Después, a medida que Romang Crecía, esta fonda fue pasando por distintos dueños: Carlos Ramseyer -hijo de Juan, mi suegro-, el turco Mussa, Facundo Fernández, Edmundo Ramseyer -nieto del fundador de la fonda-.  Pero nunca fue remodelada y ocurrió que la compró José Caballero, un señor que se instaló en Romang y se casó y quedó para siempre en estos lugares.  Se casó con Teresa Kappeler.   A este hombre se le metió en la cabeza que tenía que hacer algunos cambios y en esas remodelaciones encontraron entre los cimientos la botella. Decía: “Yo Anita, y mi marido Juan Ramseyer, construimos esta casa para nosotros, nuestros hijos, nuestros nietos y todos nuestros descendientes que los quieran habitar.  Fue construida en el año tanto, por fulano de tal, en Romang”. [9]

Esa botella fue vuelta a enterrar para que siga quedando el recuerdo.  Es bueno que el pasado se conserve, que no se pierda.

 

Testimonio de la señora Luisa Sager de Ramseyer (fallecida).

La vejez de esos árboles

 

Me llamo Luisa Sager de Ramseyer.  A pesar de mis años, que son muchos, tengo buena memoria: recuerdos hermosos y tristes.  Cuando llueve y hace frío, sobre todo en invierno, se me da por sentarme en un rincón de la cocina y allí, al calorcito del brasero, me quedo horitas enteras, en silencio, repasando mi vida. Y entonces es ahí donde se termina mi soledad.  Es como si mi cabeza se llenara de las voces de los muertos queridos y me acuerdo de mis padres.

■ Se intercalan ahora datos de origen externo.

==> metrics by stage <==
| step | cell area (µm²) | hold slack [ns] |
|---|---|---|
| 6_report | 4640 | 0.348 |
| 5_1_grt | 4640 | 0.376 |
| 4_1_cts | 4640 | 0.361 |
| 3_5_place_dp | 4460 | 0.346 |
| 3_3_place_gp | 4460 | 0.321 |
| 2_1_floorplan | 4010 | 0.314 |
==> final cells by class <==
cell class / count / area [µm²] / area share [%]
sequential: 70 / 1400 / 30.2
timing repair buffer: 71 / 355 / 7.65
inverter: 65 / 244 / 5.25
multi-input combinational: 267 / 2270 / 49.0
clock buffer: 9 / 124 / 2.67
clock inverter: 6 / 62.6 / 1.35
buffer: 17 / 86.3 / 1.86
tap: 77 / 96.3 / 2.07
**src/rtl/core/tcw_pkg.sv**
```systemverilog
`timescale 1ns / 1ps

package tcw_pkg;

   // screen geometry
   localparam int COLUMNS = 80;
   localparam int ROWS    = 25;
   localparam int CELLS   = COLUMNS * ROWS;

   // fixed field widths
   localparam int OPC_W  = 1;
   localparam int CHAR_W = 8;
   localparam int IDX_W  = 11;
   localparam int POS_W  = 11;
   localparam int ATTR_W = 8;

   // derived widths
   localparam int COL_W  = $clog2(COLUMNS);
   localparam int ROW_W  = (ROWS > 1) ? $clog2(ROWS) : 1;
   localparam int FILL_W = $clog2(COLUMNS + 1);
   localparam int LIN_W  = $clog2(CELLS);
   localparam int MEM_DEPTH = ROWS * (2 ** COL_W);

   // reciprocal for cell number / COLUMNS: estimate is exact or one low
   localparam int RECIP_SHIFT = IDX_W + COL_W;
   localparam int RECIP_W     = IDX_W + 1;
   localparam int RECIP       = (2 ** RECIP_SHIFT) / COLUMNS;
   localparam int PROD_W      = IDX_W + RECIP_W;

   localparam logic [OPC_W-1:0]  OP_WRITE     = 1'b0;
   localparam logic [OPC_W-1:0]  OP_READ      = 1'b1;
   localparam logic [CHAR_W-1:0] NEWLINE_CODE = 8'd10;
   localparam logic [CHAR_W-1:0] BLANK_CHAR   = 8'd0;
   localparam logic [ATTR_W-1:0] BLANK_ATTR   = 8'd7;

   typedef struct packed {
      logic capture;
      logic write_exec;
      logic div;
      logic fix;
      logic map;
      logic mem_read;
      logic read_out;
   } tcw_cmd_type;

endpackage

```
**src/rtl/core/tcw_ctrl.sv**
```systemverilog
`timescale 1ns / 1ps

module tcw_ctrl (
   input  logic                        clock,
   input  logic                        reset,
   input  logic                        start,
   input  logic [tcw_pkg::OPC_W-1:0]   req_opcode,
   output logic                        busy,
   output logic                        rsp_strobe,
   output tcw_pkg::tcw_cmd_type        cmd
);
   import tcw_pkg::*;

   typedef enum logic [2:0] {
      ST_IDLE,
      ST_WRITE,
      ST_DIV,
      ST_FIX,
      ST_MAP,
      ST_READ,
      ST_OUT
   } state_type;

   state_type state_ff, state_in;
   logic      busy_ff, busy_in;
   logic      strobe_ff, strobe_in;

   always_comb begin
      state_in = state_ff;
      case (state_ff)
         ST_IDLE: begin
            if (start) begin
               state_in = (req_opcode == OP_READ) ? ST_DIV : ST_WRITE;
            end
         end
         ST_WRITE: state_in = ST_IDLE;
         ST_DIV:   state_in = ST_FIX;
         ST_FIX:   state_in = ST_MAP;
         ST_MAP:   state_in = ST_READ;
         ST_READ:  state_in = ST_OUT;
         ST_OUT:   state_in = ST_IDLE;
         default:  state_in = ST_IDLE;
      endcase
      busy_in   = (state_in != ST_IDLE);
      strobe_in = (state_ff == ST_WRITE) || (state_ff == ST_OUT);
   end

   always_ff @(posedge clock) begin
      if (reset) begin
         state_ff  <= ST_IDLE;
         busy_ff   <= 1'b0;
         strobe_ff <= 1'b0;
      end else begin
         state_ff  <= state_in;
         busy_ff   <= busy_in;
         strobe_ff <= strobe_in;
      end
   end

   always_comb begin
      cmd.capture    = (state_ff == ST_IDLE) && start;
      cmd.write_exec = (state_ff == ST_WRITE);
      cmd.div        = (state_ff == ST_DIV);
      cmd.fix        = (state_ff == ST_FIX);
      cmd.map        = (state_ff == ST_MAP);
      cmd.mem_read   = (state_ff == ST_READ);
      cmd.read_out   = (state_ff == ST_OUT);
   end

   assign busy       = busy_ff;
   assign rsp_strobe = strobe_ff;

endmodule

```
**config.mk**
```make
export PLATFORM = sky130hd
export DESIGN_NAME = tcw_ctrl
export DESIGN_NICKNAME = d
export VERILOG_FILES = /design/src/rtl/core/tcw_pkg.sv /design/src/rtl/core/tcw_ctrl.sv
export SDC_FILE = /design/constraint.sdc
export NUM_CORES = 1
export LEC_CHECK = 0
export ABC_AREA = 1
export ABC_CLOCK_PERIOD_IN_PS = 2280
export BUFFER_PORTS_ARGS = -buffer_cell sky130_fd_sc_hd__buf_2
export CAP_MARGIN = 20
export CORE_AREA = 2 2 39 41
export DETAILED_ROUTE_END_ITERATION = 16
export DIE_AREA = 0 0 41 43
export PLACE_DENSITY = 0.49
export SLEW_MARGIN = 20
export SYNTH_ARGS = -nofsm -noshare
export SYNTH_HDL_FRONTEND = slang
export SYNTH_SLANG_ARGS = --single-unit
```
**constraint.sdc**
```tcl
create_clock -name clock -period 2.28 [get_ports clock]
set_input_delay 0.228 -clock clock [delete_from_list [all_inputs] [get_ports clock]]
set_output_delay 0.228 -clock clock [all_outputs]
set_load 0.03 [all_outputs]
```
==> results.md, run 1 <==
* Commonest non-fill, non-tap cell in the layout: buf_2
* First-pass GRT wire length at around 870 microns
* Total gr overflow at 0
* Synthesis-to-layout area growth at 41.5%
* Total Routed Length at 566 microns
* Setup TNS at 0 ns
* Die Width at about 40 microns
* Setup violators final at 0
* Max Fanout on Critical Path at 7
* Highest-count cells in the layout ignoring fill and taps: buf_2 (12), nand2_1 (11), inv_1 (7)
* Hold crit path type: input port to register
* Wirelength per Cell at ~8 microns
* Cts repair resizes at 0
* Pre-antenna DRT Iters at 4
* Outcome: complete, no violations
* Yosys top cell area share at just under 40%
* Vias in the first global route at between 200 and 250
* Root Driver: clkbuf_4
* Slew Limit Headroom at 83.1%
* CP required at approximately 2.1 ns
* R2R cell count at 7
* Ports at 13
* Setup Skew at ~0.00022 ns
* Filler cells at 159
* Post-Place Cells at 68
* Die ar. at between 1500 and 2000 sq um
* Clock latency on the worst-skew pair at 0.24 ns
* Number of synthesized register bits at 5
* Min Tclk post-route at roughly 1.4 ns
* Initial DRC count at 7
* Share of cells above drive strength 1 at a little over a third
* Setup CP Type: register to output pin
* Via/cell ratio at around 4
* DRC viols at 0
* Fmax at 696 MHz
* Overall Global Routing Usage at 8.06%
* Routed Antenna Nets at 0
* Leakage at about 0.23 nW
* Worst Path Arrival at 1.21 ns
* Syn_nets at 44
* Crit path capture type: output pin
* Nets at just over 60
* CTS tree: yes
* Initial antenna violation count at 0
* PD cells at approximately 750 nW/um^2
* Post-CTS setup buffers at 0
* Avg Inst Size Synth at around 6.4 sq um
* Syn Std Cell Area at about 260 sq um
* Port Buffers at 12
* Final non-filler cell total at between 70 and 80
* Cell taking the most area after synthesis: dfxtp_1
* Cell Rows at 14
* Sequential area share after synthesis at roughly 39%
* RSZ-0062 raised after global routing: false
* Hold depth at 2
* Main area contributors after synthesis: dfxtp_1 (39%), nand2_1 (16%), inv_1 (10%)
* CTS H-tree depth at 1
* Initial core utilization at a little under a fifth
* Maxcap violations at 0
* CTS Sinks at 5
* Peak supply drop at 0.000159 V
* Endpoints failing hold at 0
* Critical Path Start Type: register
* GP Congestion at 0.702
* Cts hold-fix bufs at 0
* CTS Buf Count at 3
* Post-synth cell types at 13
* Period utilization at ~63%
* Largest net degree at the start of global routing at 8
* Worst-path clk slew at roughly 0.040 ns
* Post-synthesis cell count at 40
* Post-DP HPWL at approximately 470 microns
* CTS max path bufs at 2
* Chip Height at approximately 43 microns
* Fin. max-slew vios at 0
* Core area at between 1000 and 1500 sq um
* Ant. Diodes at 0
* Synth Warn # at 0
* Vias at about 280
* Worst-Margin Slew at 0.253 ns
[sequential cells by signal, indices dropped and copies added (netlist names)]
| signal | flops |
|---|---|
| busy | 1 |
| state_ff | 3 |
| rsp_strobe | 1 |
[cells by family after synthesis]
family	synth area share, %
compound gates	5.85
buf+inv	11.7
flops	39.0
simple gates	43.4
[worst paths after layout]
check | to | from | slack [ns]
max | cmd[1] | state_ff[2]$_SDFF_PP0_ | 0.84
min | rsp_strobe$_SDFF_PP0_ | reset | 0.20
max reg2reg | busy$_SDFF_PP0_ | state_ff[0]$_SDFF_PP0_ | 1.26
min reg2reg | rsp_strobe$_SDFF_PP0_ | state_ff[2]$_SDFF_PP0_ | 0.58
[cells in the mapped netlist (all sizes together)]
cell / instances
inv: 8
nand4: 1
nand2: 11
a21oi: 2
nand3: 3
dfxtp: 5
o21ai: 1
nor2: 7
and3: 1
nor3: 1
[final cells by class]
class / instances / area (sq um) / area share [%]
flip-flops and latches: 5 / 100 / 27.6
clock buffers: 4 / 26.3 / 7.24
inverters: 8 / 30.0 / 8.28
well taps: 16 / 20.0 / 5.52
repair buffers: 12 / 60.1 / 16.6
multi-input cells: 27 / 126 / 34.8
[per-layer routing]
layer  GRT usage, %  vias to the layer above  part of all wire [%]
li1               -                      154                     -
met1           8.12                      123                    44
met2           10.6                        6                    52
met3           3.14                        0                   4.6
met4           10.0                        0                     0
met5              0                        -                     0
[worst max-delay path, cell delays in order, from the launching register on]
cell	delay [ns]
dfxtp_1	0.41
inv_2	0.10
nor2_2	0.10
nand2_1	0.10
inv_1	0.07
buf_2	0.19
[metrics by stage]
step	setup slack (ns)	hold slack, ns	area (sq um)	utilization (%)	power (mW)
2_1_floorplan	0.924	0.297	256	-	0.154
5_1_grt	0.735	0.194	363	26.2	0.294
6_report	0.843	0.195	363	26.2	0.272
4_1_cts	0.843	0.194	363	26.2	0.276
3_3_place_gp	1.10	0.441	337	24.3	0.173
3_5_place_dp	1.11	0.443	337	24.3	0.173
[where the power goes]
group | switching (mW) | internal [mW]
Sequential | 0.00794 | 0.0961
Combinational | 0.0449 | 0.0216
Clock | 0.0348 | 0.0661
Total | 0.0877 | 0.184
No activity file was read; power rests on OpenSTA's default activity.
==> run 2: changes to the inputs <==
--- a/config.mk
+++ b/config.mk
@@ -5,14 +5,14 @@
 export SDC_FILE = /design/constraint.sdc
 export NUM_CORES = 1
 export LEC_CHECK = 0
-export ABC_AREA = 1
-export ABC_CLOCK_PERIOD_IN_PS = 2280
+export ABC_AREA = 0
+export ABC_CLOCK_PERIOD_IN_PS = 1400
 export BUFFER_PORTS_ARGS = -buffer_cell sky130_fd_sc_hd__buf_2
 export CAP_MARGIN = 20
 export CORE_AREA = 2 2 39 41
 export DETAILED_ROUTE_END_ITERATION = 16
 export DIE_AREA = 0 0 41 43
-export PLACE_DENSITY = 0.49
+export PLACE_DENSITY = 0.5
 export SLEW_MARGIN = 20
 export SYNTH_ARGS = -nofsm -noshare
 export SYNTH_HDL_FRONTEND = slang
==> constraint.sdc (replaced) <==
create_clock -name clock -period 1.4 [get_ports clock]
set_input_delay 0.14 -clock clock [delete_from_list [all_inputs] [get_ports clock]]
set_output_delay 0.14 -clock clock [all_outputs]
set_load 0.03 [all_outputs]
==> run 2 against run 1 <==
Against the previous run:
- non-clock buffer count increased by 2
- register-to-register slack got worse by 0.87 ns
- count of clock-buffer cells in the layout unchanged
- worst hold slack got worse by 0.068 ns
- clock skew increased by 0.0037 ns
- combinational power increased by 47%
- via count decreased by 11%
- final cell count decreased by 14%
- first-iteration DRC count increased by 14%
- sequential share of layout area increased by 0.081 points
- critical endpoint is now cmd[5]
==> results.md, run 2 <==
* Fmax at 752 MHz
* Number of synthesized register bits at 5
* GP Congestion at approximately 0.64
* Initial core utilization at 18.6%
* Crit path capture type: output pin
* Setup Skew at slightly below 0.004 ns
* Sequential share of power at a little under two fifths
* Total gr overflow at 0
* Sequential area share after synthesis at about two fifths
* Chip Height at 43 microns
* Worst-Margin Slew at a little over 0.2 ns
* WP buf/inv at 2
* Post-DP HPWL at ~420 microns
* Clock latency on the worst-skew pair at 0.24 ns
* Avg Inst Size Synth at approximately 8.6 sq um
* Vias at 251
* Ports at 13
* Peak supply drop at 0.000315 V
* Vias in the first global route at 225
* Cell taking the most area after synthesis: dfxtp_1
* Combinational fraction of design power at 23.5%
* Share of cells above drive strength 1 at a little under half
* Post-synth EDFFs at 0
* Wirelength per Cell at 9.11 microns
* Main area contributors after synthesis: dfxtp_1 (39%), nand2b_1 (7.3%), a21oi_1 (5.8%)
* Hold crit path type: input port to register
* Hold Crit Start: reset
* Fin. max-slew vios at 0
* Initial antenna violation count at 0
* NetSw at around 120 uW
* Via/cell ratio at between 4 and 5
* Synth Warn # at 0
* CP max-delay cell: or3b_4
* Worst-path clk slew at ~0.04 ns
* CTS max path bufs at 2
* CTS Buf Count at 3
* Setup CP Type: register to output pin
* Sw frac at 28.6%
* Port Buffers at 12
* Commonest cells in the synthesized netlist: dfxtp_1 (5), inv_1 (4), a21oi_1 (3), nand2b_1 (3)
* Root Driver: clkbuf_4
* Fraction of registers with async set/reset at 0%
* Highest-count cells in the layout ignoring fill and taps: buf_2 (11), inv_1 (4), dfxtp_1 (4)
* Min Tclk post-route at ~1.3 ns
* Max reg flops at 3
* Clk pwr share at between 30 and 40%
* First-pass GRT wire length at roughly 920 microns
* Largest net degree at the start of global routing at 11
* Main synth FF type: dfxtp_1
* Syn Std Cell Area at 258 sq um
* CTS tree: yes
* Fin area at around 380 sq um
* CP required at approximately 1.3 ns
* Critical Path Start Type: register
* Post-synthesis cell count at 30
* Routed Antenna Nets at 0
* Period utilization at a little over nine tenths
* Overall Global Routing Usage at under 10%
* Nets at 51
* Maxcap violations at 0
* PD cells at 1110 nW/um^2
* Yosys top cell area share at between 30 and 40%
* CTS Sinks at 5
* Initial DRC count at 8
* Cts hold-fix bufs at 0
* Slew Limit Headroom at around 86%
* DP Area at ~340 sq um
* Pint at 299 uW
* Critical Path, Cell by Cell: or3b_4 -> inv_1 -> buf_6
* Max Fanout on Critical Path at 10
* Leakage at slightly above 0.2 nW
* Endpoints failing hold at 0
* Setup TNS at 0 ns
* Ant. Diodes at 0
* CP Launch Point: state_ff[2]$_SDFF_PP0_
* Syn_nets at 34
* Post-synth cell types at 17
* RSZ-0062 raised after global routing: false
* Pre-antenna DRT Iters at 3
* Synthesis-to-layout area growth at 45.6%
* DRC viols at 0
* Die Width at just over 40 microns
* Largest delay share family, worst path: simple AND/OR/NAND/NOR gates
* Setup violators final at 0
* CTS H-tree depth at 1
* Total Routed Length at 565 microns
* Reg-to-reg critical path startpoint: state_ff[0]$_SDFF_PP0_
* Slowest stage delay, CP at 0.38 ns
* Outcome: complete, no violations
* Die ar. at 1760 sq um
* Core area at 1380 sq um
* Worst Path Arrival at roughly 1.2 ns
* Cell Rows at 14
* Most frequent cell after synthesis: dfxtp_1
* Biggest register: state_ff
* Commonest non-fill, non-tap cell in the layout: buf_2
[run 2: area by class of cell]
cell class                      count  area, sq um
Fill cell                         159         1010
Multi-Input combinational cell     19          129
Sequential cell                     5          104
Timing Repair Buffer               14         81.3
Clock buffer                        4         26.3
Tap cell                           16         20.0
Inverter                            4         15.0
[run 2: power groups by stage]
stage               combinational (mW)  sequential (mW)  clock, mW
global placement                0.0928            0.161          0
floorplan                       0.0562            0.170          0
finish                          0.0982            0.157      0.163
global route                     0.105            0.157      0.189
CTS                             0.0970            0.158      0.172
detailed placement              0.0929            0.160          0
[run 2: final timing paths]
check        slack (ns)  depth (start not counted)                      to
min reg2reg        0.55                          2   rsp_strobe$_SDFF_PP0_
min                0.13                          2  state_ff[2]$_SDFF_PP0_
max                0.07                          3                  cmd[5]
max reg2reg        0.39                          3  state_ff[1]$_SDFF_PP0_
[run 2: cells by family after synthesis]
logic type	count (synthesis)	synth area share, %
AOI/OAI and AO/OA	7	18.4
buffers and inverters	6	12.1
DFF	5	38.8
and+or+nand+nor	12	30.6
[run 2: stage by stage]
| step | instances | worst slack, ns | hold slack, ns | power, mW | utilization [%] |
|---|---|---|---|---|---|
| 6_report | 62 | 0.0700 | 0.127 | 0.418 | 27.1 |
| 2_1_floorplan | 30 | 0.0983 | 0.202 | 0.226 | - |
| 5_1_grt | 62 | 0.0111 | 0.120 | 0.451 | 27.1 |
| 4_1_cts | 62 | 0.00912 | 0.120 | 0.427 | 26.6 |
| 3_5_place_dp | 58 | 0.231 | 0.374 | 0.253 | 24.3 |
| 3_3_place_gp | 58 | 0.254 | 0.369 | 0.254 | 24.3 |
[run 2: what timing repair did]
item | in CTS | in global routing
cloned | 0 | 0
setup buffers | 0 | 0
setup endpoints to repair | 1 | 1
resized for setup | 2 | 3
[run 2: routing by layer]
metal  GRT usage [%]  wire length (microns)  vias up
met5               0                      0        -
met3            3.14                     41        2
met4            12.0                     14        0
met1            9.35                    278      104
li1                -                      -      134
met2            10.0                    230       11
==> run 3: changes to the inputs <==
--- a/config.mk
+++ b/config.mk
@@ -9,10 +9,12 @@
 export ABC_CLOCK_PERIOD_IN_PS = 1400
 export BUFFER_PORTS_ARGS = -buffer_cell sky130_fd_sc_hd__buf_2
 export CAP_MARGIN = 20
+export CELL_PAD_IN_SITES_DETAIL_PLACEMENT = 0
+export CELL_PAD_IN_SITES_GLOBAL_PLACEMENT = 1
 export CORE_AREA = 2 2 39 41
 export DETAILED_ROUTE_END_ITERATION = 16
 export DIE_AREA = 0 0 41 43
-export PLACE_DENSITY = 0.5
+export PLACE_DENSITY = 0.62
 export SLEW_MARGIN = 20
 export SYNTH_ARGS = -nofsm -noshare
 export SYNTH_HDL_FRONTEND = slang
==> run 3 against run 2 <==
Against the previous run:
- fmax down 0.38%
- sequential cell count unchanged
- sequential power about the same
- die area unchanged
- critical path type unchanged
- via count down 0.40%
- highest routed layer unchanged
- worst setup slack worse by 0.0050 ns
- largest cell class unchanged
- first-iteration DRC count down 75%
- cell area up 0.33%
==> results.md, run 3 (synthesized netlist as in run 2, its figures left out) <==
* Setup CP Type: register to output pin
* Total gr overflow at 0
* PD cells at 1140 nW/um^2
* Setup TNS at 0 ns
* Critical Path, Cell by Cell: or3b_4 -> inv_1 -> buf_4
* GP Congestion at between 0.6 and 0.7
* Initial antenna violation count at 0
* Share of cells above drive strength 1 at between 40% and 50%
* Final Power at 429 uW
* Worst-path clk slew at roughly 0.050 ns
* Max Fanout on Critical Path at 10
* CTS max path bufs at 2
* Nets at just over 50
* DRC viols at 0
* Combinational fraction of design power at roughly a quarter
* Ant. Diodes at 0
* Initial DRC count at 2
* Pre-antenna DRT Iters at 3
* Endpoints failing hold at 0
* Metal2 WL at 214 microns
* Clk pwr share at about two fifths
* Highest routed metal layer: met4
* Period utilization at a little over nine tenths
* Leakage at 0.210 nW
* Routed Antenna Nets at 0
* Fin. max-slew vios at 0
* Sequential share of power at between 30 and 40%
* CP required at around 1.3 ns
* NetSw at 128 uW
* Critical Path Start Type: register
* Biggest register: state_ff
* Crit path capture type: output pin
* Largest net degree at the start of global routing at 11
* Via/cell ratio at approximately 4.0
* Max reg flops at 3
* Peak supply drop at around 0.00036 V
* Highest-count cells in the layout ignoring fill and taps: buf_2 (10), inv_1 (4), dfxtp_1 (4), buf_4 (4)
* Total Routed Length at 594 microns
* Initial core utilization at 18.6%
* CTS tree: yes
* Root Driver: clkbuf_4
* CP max-delay cell: or3b_4
* CTS Sinks at 5
* Setup Skew at between 0.004 and 0.005 ns
* Synthesis-to-layout area growth at 46.1%
* Port Buffers at 12
* Die Width at 41 microns
* Worst-Margin Slew at approximately 0.19 ns
* Sw frac at 29.8%
* Cell Rows at 14
* Fmax at 749 MHz
* Pint at between 300 and 400 uW
* RSZ-0062 raised after global routing: false
* Clock latency on the worst-skew pair at 0.24 ns
* First-pass GRT wire length at around 940 microns
* Cts hold-fix bufs at 0
* Min Tclk post-route at around 1.3 ns
* Hold crit path type: input port to register
* Vias at between 200 and 300
* CTS H-tree depth at 1
* Ports at 13
* CTS Buf Count at 3
* Maxcap violations at 0
* Worst Path Arrival at roughly 1.2 ns
* Outcome: complete, no violations
* Overall Global Routing Usage at between 8 and 9%
* Core area at about 1400 sq um
* Vias in the first global route at roughly 230
* Wirelength per Cell at about 9.6 microns
* Post-DP HPWL at between 400 and 500 microns
* Commonest non-fill, non-tap cell in the layout: buf_2
* Chip Height at 43 microns
* Post-CTS setup buffers at 0
* Slowest stage delay, CP at around 0.39 ns
* Setup violators final at 0
* Wl on met1 at a little under 300 microns
* Die ar. at between 1500 and 2000 sq um
* Slew Limit Headroom at between 80 and 90%
* Metal3 WL at 78 microns
-- run 3: cell counts in the layout (fill, tap and decap cells not counted) --
Identical to the previous run, type by type.
-- run 3: repair_timing --
| item | CTS | global route |
|---|---|---|
| resized for setup | 2 | 4 |
| cloned | 0 | 0 |
| endpoints found under the setup margin | 1 | 2 |
-- run 3: layer usage --
metal | up-vias | track usage, %
met5 | - | 0
met4 | 0 | 10.0
met3 | 2 | 3.66
met2 | 11 | 8.75
met1 | 105 | 11.0
li1 | 132 | -
-- run 3: critical path: cells and delay by family (launching register included) --
family	cells	cell delay (ns)
simple gates	1	0.39
flops	1	0.36
buf+inv	2	0.21
-- run 3: layout make-up --
class	count	area [sq um]
fill	162	1010
multi-input combinational	19	134
sequential	5	101
timing repair buffer	14	80.1
clock buffer	4	26.3
tap	16	20.0
inverter	4	15.0
-- run 3: power groups by stage --
stage	Clock, mW	Sequential, mW	Combinational (mW)
5_1_grt	0.188	0.159	0.107
3_5_place_dp	0	0.160	0.0933
6_report	0.171	0.158	0.100
4_1_cts	0.179	0.158	0.0954
2_1_floorplan	0	0.170	0.0562
3_3_place_gp	0	0.161	0.0939
-- run 3: worst paths after layout --
kind,start,endpoint,slack (ns),depth (start not counted)
setup / recovery,state_ff[2]$_SDFF_PP0_,cmd[5],0.06,3
setup reg to reg,state_ff[0]$_SDFF_PP0_,state_ff[1]$_SDFF_PP0_,0.39,3
hold / removal,reset,rsp_strobe$_SDFF_PP0_,0.11,2
hold reg to reg,state_ff[1]$_SDFF_PP0_,rsp_strobe$_SDFF_PP0_,0.56,2
--- config.mk ---
export PLATFORM = sky130hd
export DESIGN_NAME = echo_pulse_ranging_timer
export DESIGN_NICKNAME = d
export VERILOG_FILES = /design/src/design/eprt_pkg.sv /design/src/design/eprt_store.sv /design/src/design/echo_pulse_ranging_timer.sv
export SDC_FILE = /design/constraint.sdc
export NUM_CORES = 2
export LEC_CHECK = 0
export ABC_AREA = 1
export BUFFER_PORTS_ARGS = -buffer_cell sky130_fd_sc_hd__buf_2
export CORE_ASPECT_RATIO = 0.7
export CORE_MARGIN = 3
export CORE_UTILIZATION = 55
export DETAILED_ROUTE_END_ITERATION = 16
export HOLD_SLACK_MARGIN = 0.05
export PLACE_DENSITY_LB_ADDON = 0.15
export REMOVE_ABC_BUFFERS = 1
export SLEW_MARGIN = 40
export SYNTH_ARGS = -nofsm -noshare
export SYNTH_HDL_FRONTEND = slang
export SYNTH_MEMORY_MAX_BITS = 65536
export SYNTH_SLANG_ARGS = --single-unit
--- constraint.sdc ---
create_clock -name clk -period 8.6 [get_ports clk]
set_clock_uncertainty 0.1 [all_clocks]
set_input_delay 1.29 -clock clk [delete_from_list [all_inputs] [get_ports clk]]
set_output_delay 1.29 -clock clk [all_outputs]
set_load 0.01 [all_outputs]
--- src/design/eprt_pkg.sv ---
`timescale 1ns / 1ps
// ----------------------------------------------------------------------------
// eprt_pkg: shared types and constants of the echo pulse ranging timer
// Item opcodes, read status codes, register indexes, reset values and the
// request/status bundles between the control logic and the result store.
// ----------------------------------------------------------------------------
package eprt_pkg;

	// Entry and field widths
	localparam int DUR_W     = 32;
	localparam int ENTRY_W   = DUR_W + 1;
	localparam int MARK_BIT  = DUR_W;
	localparam int TRIG_W    = 16;
	localparam int CFG_IDX_W = 1;
	localparam int CFG_W     = 32;

	// Register reset values and the duration count ceiling
	localparam logic [TRIG_W-1:0] TRIG_RESET    = 16'd20;
	localparam logic [DUR_W-1:0]  TIMEOUT_RESET = 32'd50000;
	localparam logic [DUR_W-1:0]  DUR_MAX       = '1;

	typedef enum logic [1:0] {
		OP_TICK = 2'd0,
		OP_TRIG = 2'd1,
		OP_READ = 2'd2,
		OP_NONE = 2'd3
	} op_t;

	typedef enum logic [1:0] {
		ST_OK      = 2'd0,
		ST_EMPTY   = 2'd1,
		ST_TIMEOUT = 2'd2,
		ST_NOREAD  = 2'd3
	} status_t;

	typedef enum logic [CFG_IDX_W-1:0] {
		REG_TRIG    = 1'b0,
		REG_TIMEOUT = 1'b1
	} cfg_idx_t;

	// Request from control to store, one beat at most per cycle
	typedef struct packed {
		logic               push;
		logic               pop;
		logic [ENTRY_W-1:0] entry;
	} fifo_req_t;

	// Store status seen by control
	typedef struct packed {
		logic empty;
		logic full;
		logic empty_next;
	} fifo_stat_t;

endpackage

Papá se llamaba Samuel Sager y era argentino.  Había nacido en Helvecia, un hermoso pueblito plantado a orillas del río San Javier.  Mamá en cambio, nació en la ciudad de Berna, Suiza. Ella era muy pequeña cuando vino a la Argentina con sus padres: tenía seis años.  Vinieron como inmigrantes pero a diferencia de otros, ellos se pagaron los pasajes.

Cuando llegaron a la Argentina, vivieron unos años en Buenos Aires.  Fueron días muy difíciles: no conocían el castellano y eso les impedía hacerse de conocidos.  El abuelo fue el que más se relacionaba por su trabajo; pues era zapatero de profesión.  La madre de mamá pasó muy mal en Buenos Aires.  Sus días estaban dedicados a los hijos, que eran muchos, y al os quehaceres de la casa.  Como vivía encerrada, no hablaba, o casi no lo hacía con nadie y eso la mantuvo sin conocer el castellano como también así como a la gente Argentina.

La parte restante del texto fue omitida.